What follows belongs to an exercise in optimizing a design on an open flow for small area, a short achievable clock period and few clock cycles per item; a production flow would make more cautious choices. In this exercise RTL edits were held to simulation tests only and were not proved equivalent to the original.

==> design/flow/design.v <==
module hsl_conv (
    input  wire       clk,
    input  wire       rst,
    input  wire       in_valid,
    output wire       in_ready,
    input  wire [7:0] in_r,
    input  wire [7:0] in_g,
    input  wire [7:0] in_b,
    output reg        out_valid,
    output reg  [8:0] out_hue,
    output reg  [9:0] out_sat,
    output reg  [9:0] out_light
);
    localparam [11:0] CUT = 12'b000010000101;    
    assign in_ready = 1'b1;
    reg       v0;
    reg [7:0] r0, g0, b0;
    always @(posedge clk) begin
        if (rst) v0 <= 1'b0;
        else     v0 <= in_valid;
        r0 <= in_r;
        g0 <= in_g;
        b0 <= in_b;
    end
    wire        v_a   [0:11], v   [0:11];
    wire [8:0]  s_a   [0:0],  s   [0:0];     
    wire [1:0]  lf_a  [1:11], lf  [1:11];    
    wire [7:0]  d_a   [0:1],  d   [0:1];
    wire [7:0]  e_a   [0:1],  e   [0:1];
    wire [2:0]  sec_a [0:6],  sec [0:6];     
    wire [7:0]  sR_a  [1:11], sR  [1:11];    
    wire [9:0]  sNQ_a [1:11], sNQ [1:11];    
    wire [7:0]  sD_a  [1:11], sD  [1:11];    
    wire [7:0]  hR_a  [1:6],  hR  [1:6];
    wire [5:0]  hNQ_a [1:6],  hNQ [1:6];
    wire [7:0]  hD_a  [1:6],  hD  [1:6];
    wire [8:0]  hue_a [7:11], hue [7:11];    
    function [8:0] add8(input [7:0] a, input [7:0] b, input ci);
        integer i;
        reg c;
        begin
            c = ci;
            for (i = 0; i < 8; i = i + 1) begin
                add8[i] = a[i] ^ b[i] ^ c;
                c = (a[i] & b[i]) | ((a[i] | b[i]) & c);
            end
            add8[8] = c;
        end
    endfunction
    function ge8(input [7:0] a, input [7:0] b);
        integer i;
        reg bw;
        begin
            bw = 1'b0;
            for (i = 0; i < 8; i = i + 1)
                bw = (~a[i] & b[i]) | ((~a[i] | b[i]) & bw);
            ge8 = ~bw;
        end
    endfunction
    wire rg = ge8(r0, g0);
    wire rb = ge8(r0, b0);
    wire gb = ge8(g0, b0);
    wire maxr = rg & rb;
    wire maxg = ~rg & gb;
    wire maxb = ~rb & ~gb;
    wire minr = ~rg & ~rb;
    wire ming = rg & ~gb;
    wire minb = rb & gb;
    wire pos  = maxr ? gb : (maxg ? ~rb : rg);
    wire [7:0] M   = ({8{maxr}} & r0) | ({8{maxg}} & g0) | ({8{maxb}} & b0);
    wire [7:0] mn  = ({8{minr}} & r0) | ({8{ming}} & g0) | ({8{minb}} & b0);
    wire [7:0] mid = ({8{~maxr & ~minr}} & r0) | ({8{~maxg & ~ming}} & g0)
                   | ({8{~maxb & ~minb}} & b0);
    wire [8:0] xd = add8(M, ~mn, 1'b1);
    wire [8:0] xe = add8(mid, ~mn, 1'b1);
    wire [8:0] xs = add8(M, mn, 1'b0);
    assign v_a[0]   = v0;
    assign d_a[0]   = xd[7:0];
    assign e_a[0]   = xe[7:0];
    assign s_a[0]   = xs;
    assign sec_a[0] = {maxr, maxg, pos};
    wire [8:0]  s1   = s[0];
    wire [7:0]  d1   = d[0];
    wire [7:0]  e1   = e[0];
    wire        pos1 = sec[0][0];
    wire [7:0]  D    = s1[8] ? ~s1[7:0] - 8'd1 : s1[7:0];    
    wire [17:0] Ns   = {d1, 10'd0} - {d1, 4'd0} - {d1, 3'd0} + D[7:1];
    wire [7:0]  dn   = d1 - {7'd0, ~pos1};
    wire [13:0] Nh   = {e1, 6'd0} - {e1, 2'd0} + dn[7:1];
    assign v_a[1]   = v[0];
    assign lf_a[1]  = {s1[8], D == 8'd0};
    assign d_a[1]   = d1;
    assign e_a[1]   = e1;
    assign sec_a[1] = sec[0];
    assign sR_a[1]  = Ns[17:10];
    assign sNQ_a[1] = Ns[9:0];
    assign sD_a[1]  = {D[7:1], D[0] | (D == 8'd0)};
    assign hR_a[1]  = Nh[13:6];
    assign hNQ_a[1] = Nh[5:0];
    assign hD_a[1]  = d1;     
    genvar k;
    generate
        for (k = 2; k <= 11; k = k + 1) begin : step
            wire [8:0] sT  = {sR[k-1], sNQ[k-1][9]};
            wire [7:0] sDv = sD[k-1];
            reg  [8:0] sb;                        
            integer j;
            always @(*) begin
                sb[0] = 1'b0;
                for (j = 0; j < 8; j = j + 1)
                    sb[j+1] = (~sT[j] & sDv[j]) | ((~sT[j] | sDv[j]) & sb[j]);
            end
            wire       sge = sT[8] | ~sb[8];      
            assign sR_a[k]  = sT[7:0] ^ ({8{sge}} & (sDv ^ sb[7:0]));
            assign sNQ_a[k] = {sNQ[k-1][8:0], sge};
            assign sD_a[k]  = sD[k-1];
            assign v_a[k]   = v[k-1];
            assign lf_a[k]  = lf[k-1];
            if (k <= 7) begin : h
                wire [8:0] hT  = {hR[k-1], hNQ[k-1][5]};
                wire [7:0] hDv = hD[k-1];
                reg  [8:0] hb;                    
                integer j;
                always @(*) begin
                    hb[0] = 1'b0;
                    for (j = 0; j < 8; j = j + 1)
                        hb[j+1] = (~hT[j] & hDv[j]) | ((~hT[j] | hDv[j]) & hb[j]);
                end
                wire       hge = hT[8] | ~hb[8];  
                wire [7:0] hRn = hT[7:0] ^ ({8{hge}} & (hDv ^ hb[7:0]));
                wire [5:0] hNn = {hNQ[k-1][4:0], hge};
                wire [2:0] sc  = sec[k-1];
                if (k < 7) begin : mid_
                    assign hR_a[k]  = hRn;
                    assign hNQ_a[k] = hNn;
                    assign hD_a[k]  = hD[k-1];
                    assign sec_a[k] = sc;
                end else begin : last
                    assign hue_a[k] = {sc, hNn};    
                end
            end else begin : hp
                assign hue_a[k] = hue[k-1];
            end
        end
        for (k = 0; k <= 11; k = k + 1) begin : pipe
            if (CUT[k]) begin : r
                reg v_q;
                always @(posedge clk) begin
                    if (rst) v_q <= 1'b0;
                    else     v_q <= v_a[k];
                end
                assign v[k] = v_q;
            end else begin : w
                assign v[k] = v_a[k];
            end
            if (k == 0) begin : s0
                if (CUT[k]) begin : r
                    reg [8:0] q;
                    always @(posedge clk) q <= s_a[k];
                    assign s[k] = q;
                end else begin : w
                    assign s[k] = s_a[k];
                end
            end else begin : lg
                if (CUT[k]) begin : r
                    reg [1:0] q;
                    always @(posedge clk) q <= lf_a[k];
                    assign lf[k] = q;
                end else begin : w
                    assign lf[k] = lf_a[k];
                end
            end
            if (k <= 1) begin : de
                if (CUT[k]) begin : r
                    reg [7:0] dq, eq;
                    always @(posedge clk) begin dq <= d_a[k]; eq <= e_a[k]; end
                    assign d[k] = dq; assign e[k] = eq;
                end else begin : w
                    assign d[k] = d_a[k]; assign e[k] = e_a[k];
                end
            end
            if (k <= 6) begin : sc
                if (CUT[k]) begin : r
                    reg [2:0] q;
                    always @(posedge clk) q <= sec_a[k];
                    assign sec[k] = q;
                end else begin : w
                    assign sec[k] = sec_a[k];
                end
            end
            if (k >= 1) begin : sd
                if (CUT[k]) begin : r
                    reg [7:0] rq, dq;
                    reg [9:0] nq;
                    always @(posedge clk) begin rq <= sR_a[k]; nq <= sNQ_a[k]; dq <= sD_a[k]; end
                    assign sR[k] = rq; assign sD[k] = dq;
                    if (k <= 6) begin : rd
                        wire [7:0] dh  = hD[k];
                        wire       n3  = dh[0] ^ dq[4];
                        wire       n4  = dh[1] ^ dq[5] ^ (dh[0] & dq[4]);
                        wire [9:0] msk = 10'b0000011111 << (k - 1);
                        wire [9:0] ins = {5'd0, n4, n3, dq[3:1]} << (k - 1);
                        assign sNQ[k] = (nq & ~msk) | ins;
                    end else if (k <= 8) begin : rb
                        wire [9:0] msk = 10'b0000000111 << (k - 1);
                        wire [9:0] ins = {7'd0, dq[3:1]} << (k - 1);
                        assign sNQ[k] = (nq & ~msk) | ins;
                    end else begin : kb
                        assign sNQ[k] = nq;
                    end
                end else begin : w
                    assign sR[k] = sR_a[k]; assign sNQ[k] = sNQ_a[k]; assign sD[k] = sD_a[k];
                end
            end
            if (k >= 1 && k <= 6) begin : hd
                if (CUT[k]) begin : r
                    reg [7:0] rq, dq;
                    reg [5:0] nq;
                    always @(posedge clk) begin rq <= hR_a[k]; nq <= hNQ_a[k]; dq <= hD_a[k]; end
                    assign hR[k] = rq; assign hD[k] = dq;
                    if (k <= 5) begin : rb
                        wire       ng  = ~sec[k][0];
                        wire       c0  = dq[1] ^ (ng & ~dq[0]);
                        wire       c1  = dq[2] ^ (ng & ~dq[0] & ~dq[1]);
                        wire [5:0] msk = 6'b000011 << (k - 1);
                        wire [5:0] ins = {4'd0, c1, c0} << (k - 1);
                        assign hNQ[k] = (nq & ~msk) | ins;
                    end else begin : kb
                        assign hNQ[k] = nq;
                    end
                end else begin : w
                    assign hR[k] = hR_a[k]; assign hNQ[k] = hNQ_a[k]; assign hD[k] = hD_a[k];
                end
            end
            if (k >= 7) begin : hu
                if (CUT[k] && k < 11) begin : r
                    reg [8:0] q;
                    always @(posedge clk) q <= hue_a[k];
                    assign hue[k] = q;
                end else begin : w
                    assign hue[k] = hue_a[k];
                end
            end
        end
    endgenerate
    wire [1:0]  lfe = lf_a[11];
    wire [7:0]  Dl  = {sD_a[11][7:1], sD_a[11][0] & ~lfe[0]};    
    reg  [3:0]  lt;                                                
    always @(*) begin
        case (Dl)
            8'd13: lt = 4'd1;
            8'd14: lt = 4'd1;
            8'd15: lt = 4'd1;
            8'd16: lt = 4'd1;
            8'd17: lt = 4'd1;
            8'd18: lt = 4'd1;
            8'd19: lt = 4'd1;
            8'd20: lt = 4'd1;
            8'd21: lt = 4'd1;
            8'd22: lt = 4'd1;
            8'd23: lt = 4'd1;
            8'd24: lt = 4'd1;
            8'd25: lt = 4'd1;
            8'd26: lt = 4'd1;
            8'd27: lt = 4'd1;
            8'd28: lt = 4'd1;
            8'd29: lt = 4'd1;
            8'd30: lt = 4'd1;
            8'd31: lt = 4'd1;
            8'd32: lt = 4'd1;
            8'd33: lt = 4'd1;
            8'd34: lt = 4'd1;
            8'd35: lt = 4'd1;
            8'd36: lt = 4'd1;
            8'd37: lt = 4'd1;
            8'd38: lt = 4'd1;
            8'd39: lt = 4'd2;
            8'd40: lt = 4'd2;
            8'd41: lt = 4'd2;
            8'd42: lt = 4'd2;
            8'd43: lt = 4'd2;
            8'd44: lt = 4'd2;
            8'd45: lt = 4'd2;
            8'd46: lt = 4'd2;
            8'd47: lt = 4'd2;
            8'd48: lt = 4'd2;
            8'd49: lt = 4'd2;
            8'd50: lt = 4'd2;
            8'd51: lt = 4'd2;
            8'd52: lt = 4'd2;
            8'd53: lt = 4'd2;
            8'd54: lt = 4'd2;
            8'd55: lt = 4'd2;
            8'd56: lt = 4'd2;
            8'd57: lt = 4'd2;
            8'd58: lt = 4'd2;
            8'd59: lt = 4'd2;
            8'd60: lt = 4'd2;
            8'd61: lt = 4'd2;
            8'd62: lt = 4'd2;
            8'd63: lt = 4'd2;
            8'd64: lt = 4'd3;
            8'd65: lt = 4'd3;
            8'd66: lt = 4'd3;
            8'd67: lt = 4'd3;
            8'd68: lt = 4'd3;
            8'd69: lt = 4'd3;
            8'd70: lt = 4'd3;
            8'd71: lt = 4'd3;
            8'd72: lt = 4'd3;
            8'd73: lt = 4'd3;
            8'd74: lt = 4'd3;
            8'd75: lt = 4'd3;
            8'd76: lt = 4'd3;
            8'd77: lt = 4'd3;
            8'd78: lt = 4'd3;
            8'd79: lt = 4'd3;
            8'd80: lt = 4'd3;
            8'd81: lt = 4'd3;
            8'd82: lt = 4'd3;
            8'd83: lt = 4'd3;
            8'd84: lt = 4'd3;
            8'd85: lt = 4'd3;
            8'd86: lt = 4'd3;
            8'd87: lt = 4'd3;
            8'd88: lt = 4'd3;
            8'd89: lt = 4'd3;
            8'd90: lt = 4'd4;
            8'd91: lt = 4'd4;
            8'd92: lt = 4'd4;
            8'd93: lt = 4'd4;
            8'd94: lt = 4'd4;
            8'd95: lt = 4'd4;
            8'd96: lt = 4'd4;
            8'd97: lt = 4'd4;
            8'd98: lt = 4'd4;
            8'd99: lt = 4'd4;
            8'd100: lt = 4'd4;
            8'd101: lt = 4'd4;
            8'd102: lt = 4'd4;
            8'd103: lt = 4'd4;
            8'd104: lt = 4'd4;
            8'd105: lt = 4'd4;
            8'd106: lt = 4'd4;
            8'd107: lt = 4'd4;
            8'd108: lt = 4'd4;
            8'd109: lt = 4'd4;
            8'd110: lt = 4'd4;
            8'd111: lt = 4'd4;
            8'd112: lt = 4'd4;
            8'd113: lt = 4'd4;
            8'd114: lt = 4'd4;
            8'd115: lt = 4'd5;
            8'd116: lt = 4'd5;
            8'd117: lt = 4'd5;
            8'd118: lt = 4'd5;
            8'd119: lt = 4'd5;
            8'd120: lt = 4'd5;
            8'd121: lt = 4'd5;
            8'd122: lt = 4'd5;
            8'd123: lt = 4'd5;
            8'd124: lt = 4'd5;
            8'd125: lt = 4'd5;
            8'd126: lt = 4'd5;
            8'd127: lt = 4'd5;
            8'd128: lt = 4'd5;
            8'd129: lt = 4'd5;
            8'd130: lt = 4'd5;
            8'd131: lt = 4'd5;
            8'd132: lt = 4'd5;
            8'd133: lt = 4'd5;
            8'd134: lt = 4'd5;
            8'd135: lt = 4'd5;
            8'd136: lt = 4'd5;
            8'd137: lt = 4'd5;
            8'd138: lt = 4'd5;
            8'd139: lt = 4'd5;
            8'd140: lt = 4'd5;
            8'd141: lt = 4'd6;
            8'd142: lt = 4'd6;
            8'd143: lt = 4'd6;
            8'd144: lt = 4'd6;
            8'd145: lt = 4'd6;
            8'd146: lt = 4'd6;
            8'd147: lt = 4'd6;
            8'd148: lt = 4'd6;
            8'd149: lt = 4'd6;
            8'd150: lt = 4'd6;
            8'd151: lt = 4'd6;
            8'd152: lt = 4'd6;
            8'd153: lt = 4'd6;
            8'd154: lt = 4'd6;
            8'd155: lt = 4'd6;
            8'd156: lt = 4'd6;
            8'd157: lt = 4'd6;
            8'd158: lt = 4'd6;
            8'd159: lt = 4'd6;
            8'd160: lt = 4'd6;
            8'd161: lt = 4'd6;
            8'd162: lt = 4'd6;
            8'd163: lt = 4'd6;
            8'd164: lt = 4'd6;
            8'd165: lt = 4'd6;
            8'd166: lt = 4'd7;
            8'd167: lt = 4'd7;
            8'd168: lt = 4'd7;
            8'd169: lt = 4'd7;
            8'd170: lt = 4'd7;
            8'd171: lt = 4'd7;
            8'd172: lt = 4'd7;
            8'd173: lt = 4'd7;
            8'd174: lt = 4'd7;
            8'd175: lt = 4'd7;
            8'd176: lt = 4'd7;
            8'd177: lt = 4'd7;
            8'd178: lt = 4'd7;
            8'd179: lt = 4'd7;
            8'd180: lt = 4'd7;
            8'd181: lt = 4'd7;
            8'd182: lt = 4'd7;
            8'd183: lt = 4'd7;
            8'd184: lt = 4'd7;
            8'd185: lt = 4'd7;
            8'd186: lt = 4'd7;
            8'd187: lt = 4'd7;
            8'd188: lt = 4'd7;
            8'd189: lt = 4'd7;
            8'd190: lt = 4'd7;
            8'd191: lt = 4'd7;
            8'd192: lt = 4'd8;
            8'd193: lt = 4'd8;
            8'd194: lt = 4'd8;
            8'd195: lt = 4'd8;
            8'd196: lt = 4'd8;
            8'd197: lt = 4'd8;
            8'd198: lt = 4'd8;
            8'd199: lt = 4'd8;
            8'd200: lt = 4'd8;
            8'd201: lt = 4'd8;
            8'd202: lt = 4'd8;
            8'd203: lt = 4'd8;
            8'd204: lt = 4'd8;
            8'd205: lt = 4'd8;
            8'd206: lt = 4'd8;
            8'd207: lt = 4'd8;
            8'd208: lt = 4'd8;
            8'd209: lt = 4'd8;
            8'd210: lt = 4'd8;
            8'd211: lt = 4'd8;
            8'd212: lt = 4'd8;
            8'd213: lt = 4'd8;
            8'd214: lt = 4'd8;
            8'd215: lt = 4'd8;
            8'd216: lt = 4'd8;
            8'd217: lt = 4'd9;
            8'd218: lt = 4'd9;
            8'd219: lt = 4'd9;
            8'd220: lt = 4'd9;
            8'd221: lt = 4'd9;
            8'd222: lt = 4'd9;
            8'd223: lt = 4'd9;
            8'd224: lt = 4'd9;
            8'd225: lt = 4'd9;
            8'd226: lt = 4'd9;
            8'd227: lt = 4'd9;
            8'd228: lt = 4'd9;
            8'd229: lt = 4'd9;
            8'd230: lt = 4'd9;
            8'd231: lt = 4'd9;
            8'd232: lt = 4'd9;
            8'd233: lt = 4'd9;
            8'd234: lt = 4'd9;
            8'd235: lt = 4'd9;
            8'd236: lt = 4'd9;
            8'd237: lt = 4'd9;
            8'd238: lt = 4'd9;
            8'd239: lt = 4'd9;
            8'd240: lt = 4'd9;
            8'd241: lt = 4'd9;
            8'd242: lt = 4'd9;
            8'd243: lt = 4'd10;
            8'd244: lt = 4'd10;
            8'd245: lt = 4'd10;
            8'd246: lt = 4'd10;
            8'd247: lt = 4'd10;
            8'd248: lt = 4'd10;
            8'd249: lt = 4'd10;
            8'd250: lt = 4'd10;
            8'd251: lt = 4'd10;
            8'd252: lt = 4'd10;
            8'd253: lt = 4'd10;
            8'd254: lt = 4'd10;
            8'd255: lt = 4'd10;
            default: lt = 4'd0;
        endcase
    end
    wire        sb  = lfe[1];
    wire [9:0]  la  = sb ? ~{1'b0, Dl, 1'b0} : {1'b0, Dl, 1'b0};
    wire [9:0]  lb  = sb ? (10'd1001 + {6'd0, lt}) : {6'h3f, ~lt};
    wire [9:0]  light = la + lb + {9'd0, ~sb};
    wire [2:0] sc   = hue_a[11][8:6];
    wire [5:0] hq   = (hue_a[11][5:0] == 6'd63) ? 6'd0 : hue_a[11][5:0];    
    wire [8:0] base = sc[2] ? (sc[0] ? 9'd0 : 9'd360) : (sc[1] ? 9'd120 : 9'd240);
    wire [8:0] hqx  = {3'd0, hq} ^ {9{~sc[0]}};
    reg  [8:0] hsum;
    reg        hc;
    integer    hi;
    always @(*) begin
        hc = ~sc[0];
        for (hi = 0; hi < 9; hi = hi + 1) begin
            hsum[hi] = base[hi] ^ hqx[hi] ^ hc;
            hc = (base[hi] & hqx[hi]) | ((base[hi] | hqx[hi]) & hc);
        end
    end
    wire [8:0] hue_o = (hsum == 9'd360) ? 9'd0 : hsum;
    always @(posedge clk) begin
        if (rst) out_valid <= 1'b0;
        else     out_valid <= v_a[11];
        out_hue   <= hue_o;
        out_sat   <= sNQ_a[11];
        out_light <= light;
    end
endmodule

============================================================

_PROBLEM DETAILS_
In the listing above, find the line containing "8'd231: lt = 4'd9;" and the line containing "8'd239: lt = 4'd9;". Output them and every line between, exactly, and nothing else.

_EXERCISE OUTPUT_
            8'd231: lt = 4'd9;
            8'd232: lt = 4'd9;
            8'd233: lt = 4'd9;
            8'd234: lt = 4'd9;
            8'd235: lt = 4'd9;
            8'd236: lt = 4'd9;
            8'd237: lt = 4'd9;
            8'd238: lt = 4'd9;
            8'd239: lt = 4'd9;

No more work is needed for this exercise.